• TASK DESCRIPTION: Go line by line through the entries below and count those containing the string "filler"; give only the count.

[Collected data entries]
This is an optimization exercise on Yosys and OpenROAD, whose aim is small area and a short achievable clock period, not a production implementation. Function was checked by simulation only, so behaviour that the tests miss may differ from the original. Power figures rest on the tool's default switching activity, not on a simulated workload.

## v20
## sysarray_flat
module sysarray_flat (
    input  wire         clk,
    input  wire         rst,
    input  wire         clr,
    input  wire [23:0]  a_left,
    input  wire [23:0]  b_top,
    output wire [161:0] acc_out
);
Size in the first run: ~2500 cells after synthesis, ~260 flip-flops, ~210 I/O pins, roughly 0.026 mm² of cells after synthesis.
Settings: LEC_CHECK=0, CAP_MARGIN=20, CORE_MARGIN=2, CORE_UTILIZATION=40, CTS_BUF_LIST=sky130_fd_sc_hd__clkbuf_4 sky130_fd_sc_hd__clkbuf_8, SETUP_SLACK_MARGIN=0.7, SLEW_MARGIN=20, SYNTH_HIERARCHICAL=1, SYNTH_MINIMUM_KEEP_SIZE=0; clock period 5.0 ns.
standard.sh (not shown) runs the stock make flow with config.mk's settings and CLKGATE_MAP_FILE= SYNTH_SCRIPT=/design/flow/synth_recipe.tcl, a recipe that flattens the netlist after the stock synthesis.
==> flow/flow/run.sh <==
#!/bin/bash
# The standard layout, with every port buffered by the smallest buffer
# (sky130_fd_sc_hd__buf_1) rather than the cell buffer_ports picks by itself;
# repair_design and repair_timing resize them afterwards where needed.
set -euo pipefail
export BUFFER_PORTS_ARGS="-buffer_cell sky130_fd_sc_hd__buf_1"
bash standard.sh > standard.log 2>&1
v20 | stages: all done | timing, DRC, antenna: all pass
Input changes introduced in v37 (baseline for comparison: v20):
Settings: ABC_AREA: unset -> 1; SETUP_SLACK_MARGIN: 0.7 -> 1.0.
### Flow results
- [v37 vs v20] routed metal-1 wirelength: higher in v37
- The final layout from v37, which completed every stage, passed the timing, DRC and antenna checks at the end of the flow.
- Clock power share on v37 is up relative to v20.
- Total number of multi-input combinational cells (v37 over v20): increase, 12%
- | number of antenna violations at the first check in global routing | v37 vs v20 | 1 higher |
- In terms of initial cell density of the core, v37 and v20 differ only marginally.
- v37 has number of cell rows above what v20 had.
## Diff of input files: v17 against v37
Settings: changing SETUP_SLACK_MARGIN from 1.0 to 1.3; removing ABC_AREA (formerly 1).
### Flow results
Every stage of the flow completed for v17, and the final layout passed the timing, DRC and antenna checks.
v17 — fraction of power consumed by the clock network 3.0 points lower, v37 as reference
Going from v37 to v17, the buffer count from post-CTS setup fixing was found to have gone up by 55.
[diff] reported clock group power, v17 relative to v37: improvement
Worst slack at placement was higher in the run labelled v37.
NOTE: via count in v17 falls short of that of v37
v17: final worst slack lower than v37
Relative to v37, non-clock buffer count in the final layout has increased by 83 in v17.
In the metrics for v17 and v37, the one carrying the higher portion of the post-synthesis area used by sequential elements is v17.
Relative to v37, area of the core decreased by 8.3% in v17.
[diff] routed wire length, v17 relative to v37: improvement
v17 ended up with sky130_fd_sc_hd__and2_1 as its most common cell after layout, fill and taps aside; v37 ended up with sky130_fd_sc_hd__inv_1.
Relative to v17, the following input files were edited for v39:
Settings: setting CTS_CLUSTER_SIZE to 16 for the first time; setting CTS_CLUSTER_DIAMETER to 60 for the first time; changing SETUP_SLACK_MARGIN from 1.3 to 1.0.
Results
In the reports for v17 and v39, the smaller per-cell via count in the routed design belongs to v17.
v17 → v39: multi-input logic area went down by 4.7%; via count went down by 2.5%; minimum setup slack among reg-to-reg paths went down by 0.07 ns; final critical path time including I/O delays and setup went up by 0.012 ns.
Number of nets in the layout went down by a few percent going from v17 to v39.
Summary of v39 over v17: overall routed net length went down 1600 µm, final non-filler cell area went down 7.5%, peak fanout along the critical path went up 2, post-layout instance count excluding filler cells went down 3.1%, met3 usage went down 0.49 points.
Inputs modified between v39 and v1:
Settings: CTS_CLUSTER_SIZE: 16 -> unset; CTS_CLUSTER_DIAMETER: 60 -> unset.
Notes after the runs:
Changes observed in v1 relative to v39: pin slew with the least headroom to its limit ~0 delta; post-layout instance count excluding filler cells climbed about 0.64%; first-pass GRT wire length grew by 380 µm.
Relative to v39, total CTS buffers has increased by 29% in v1.
Comparing the two runs side by side, v1 comes out ahead of v39 on smallest setup slack after layout.
On global-route usage, v1 and v39 are neck and neck.
From v1 to v39, maximum level of the CTS H-tree did not move at all.
The sequential group power on v1 is in line with that on v39.

[what the ideal ports hide]
How much do the figures lean on ideal ports? The routed layouts below were timed once more, with nothing changed but the port constraints. Step 1, drivers: a clkbuf_16 drives clk and a buf_2 each remaining input, both assumed. Step 2, shift: input delay + t, output delay - t, t = (earliest + latest rising clock arrival at the registers) / 2. This alone moves slack from input paths to output paths. Three values: no drivers, after step 1, after step 2; two values: the first two.
| run | t, ns | setup WS [ns] | latest minus earliest clock arrival (ns) | cell pins on the clock port's net |
|---|---|---|---|---|
| v20 | 0.684 | 0.816 / 0.847 / 0.163 | 0.037 / 0.037 | 1 |
| v37 | 0.730 | 1.129 / 1.103 / 0.373 | 0.046 / 0.045 | 1 |
| v17 | 0.697 | 1.074 / 1.110 / 0.413 | 0.028 / 0.028 | 1 |
| v39 | 0.680 | 1.062 / 1.076 / 0.396 | 0.040 / 0.039 | 1 |
| v1 | 0.707 | 1.094 / 1.114 / 0.407 | 0.056 / 0.056 | 1 |
After both steps every run listed still meets setup and hold. The setup slack of v37, which loses most, moves by -0.026 ns with the drivers and by -0.756 ns with both steps.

• RESPONSE: 2